When selecting nodes and sorting on a CCK field (a very typical use case), a massive performance gain can be had by reversing the order of the join:
SELECT node.nid AS nid, node.title AS node_title FROM node node
LEFT JOIN content_type_listing node_data_field_city ON node.vid = node_data_field_city.vid
ORDER BY node_data_field_city_field_city_value ASC LIMIT 0, 100
100 rows in set (1 min 5.36 sec)
VS
SELECT node.nid AS nid, node.title AS node_title FROM content_type_listing node_data_field_city
LEFT JOIN node node ON node.vid = node_data_field_city.vid
ORDER BY node_data_field_city_field_city_value ASC LIMIT 0, 100
100 rows in set (0.01 sec)
This is because it's doing the sort of the primary table.

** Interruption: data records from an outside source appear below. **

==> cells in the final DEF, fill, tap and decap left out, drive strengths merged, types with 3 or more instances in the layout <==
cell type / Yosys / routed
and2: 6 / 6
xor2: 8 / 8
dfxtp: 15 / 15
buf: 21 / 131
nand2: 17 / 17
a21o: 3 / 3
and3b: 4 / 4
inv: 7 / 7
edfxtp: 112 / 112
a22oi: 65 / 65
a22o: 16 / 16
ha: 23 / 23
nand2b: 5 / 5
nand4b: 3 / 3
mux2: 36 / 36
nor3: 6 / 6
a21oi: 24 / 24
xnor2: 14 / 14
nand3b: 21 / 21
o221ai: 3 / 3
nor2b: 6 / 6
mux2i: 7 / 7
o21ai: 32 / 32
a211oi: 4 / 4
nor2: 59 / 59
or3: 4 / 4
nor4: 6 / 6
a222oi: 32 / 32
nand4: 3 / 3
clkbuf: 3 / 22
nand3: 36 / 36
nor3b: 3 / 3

I wonder if there is any way that Views can be smart enough to make queries in the faster direction?
| Comment | File | Size | Author |
|---|---|---|---|
| #24 | cck_372994-cck2.patch | 1.15 KB | Scott Reynolds |
| #24 | cck_372994-cck3.patch | 1.11 KB | Scott Reynolds |
Comments
Comment #1
merlinofchaos commentedThat is one place where it's really going to be tough. Even though Views is no longer 'node' centric, it is still tied very closely to the primary table and reversing that is something that would take some serious analytical work to do.
Comment #2
davidburnsWouldn't it be safe to say that a majority of the time if the query involves a core table, that table should always be listed first in the query?
While this isn't a global fix, it has the opportunity to at least improve on a number of views that a site would have.
Comment #3
merlinofchaos commentedGiven the modular nature of the query builder, the unclear definition of 'core table', the fact that the real speedup has to do with the WHERE clause matching up with the primary table, you would need some pretty good analytics to do this. This kind of optimization can yield good results, but can also mess queries up, badly, if it gets things wrong.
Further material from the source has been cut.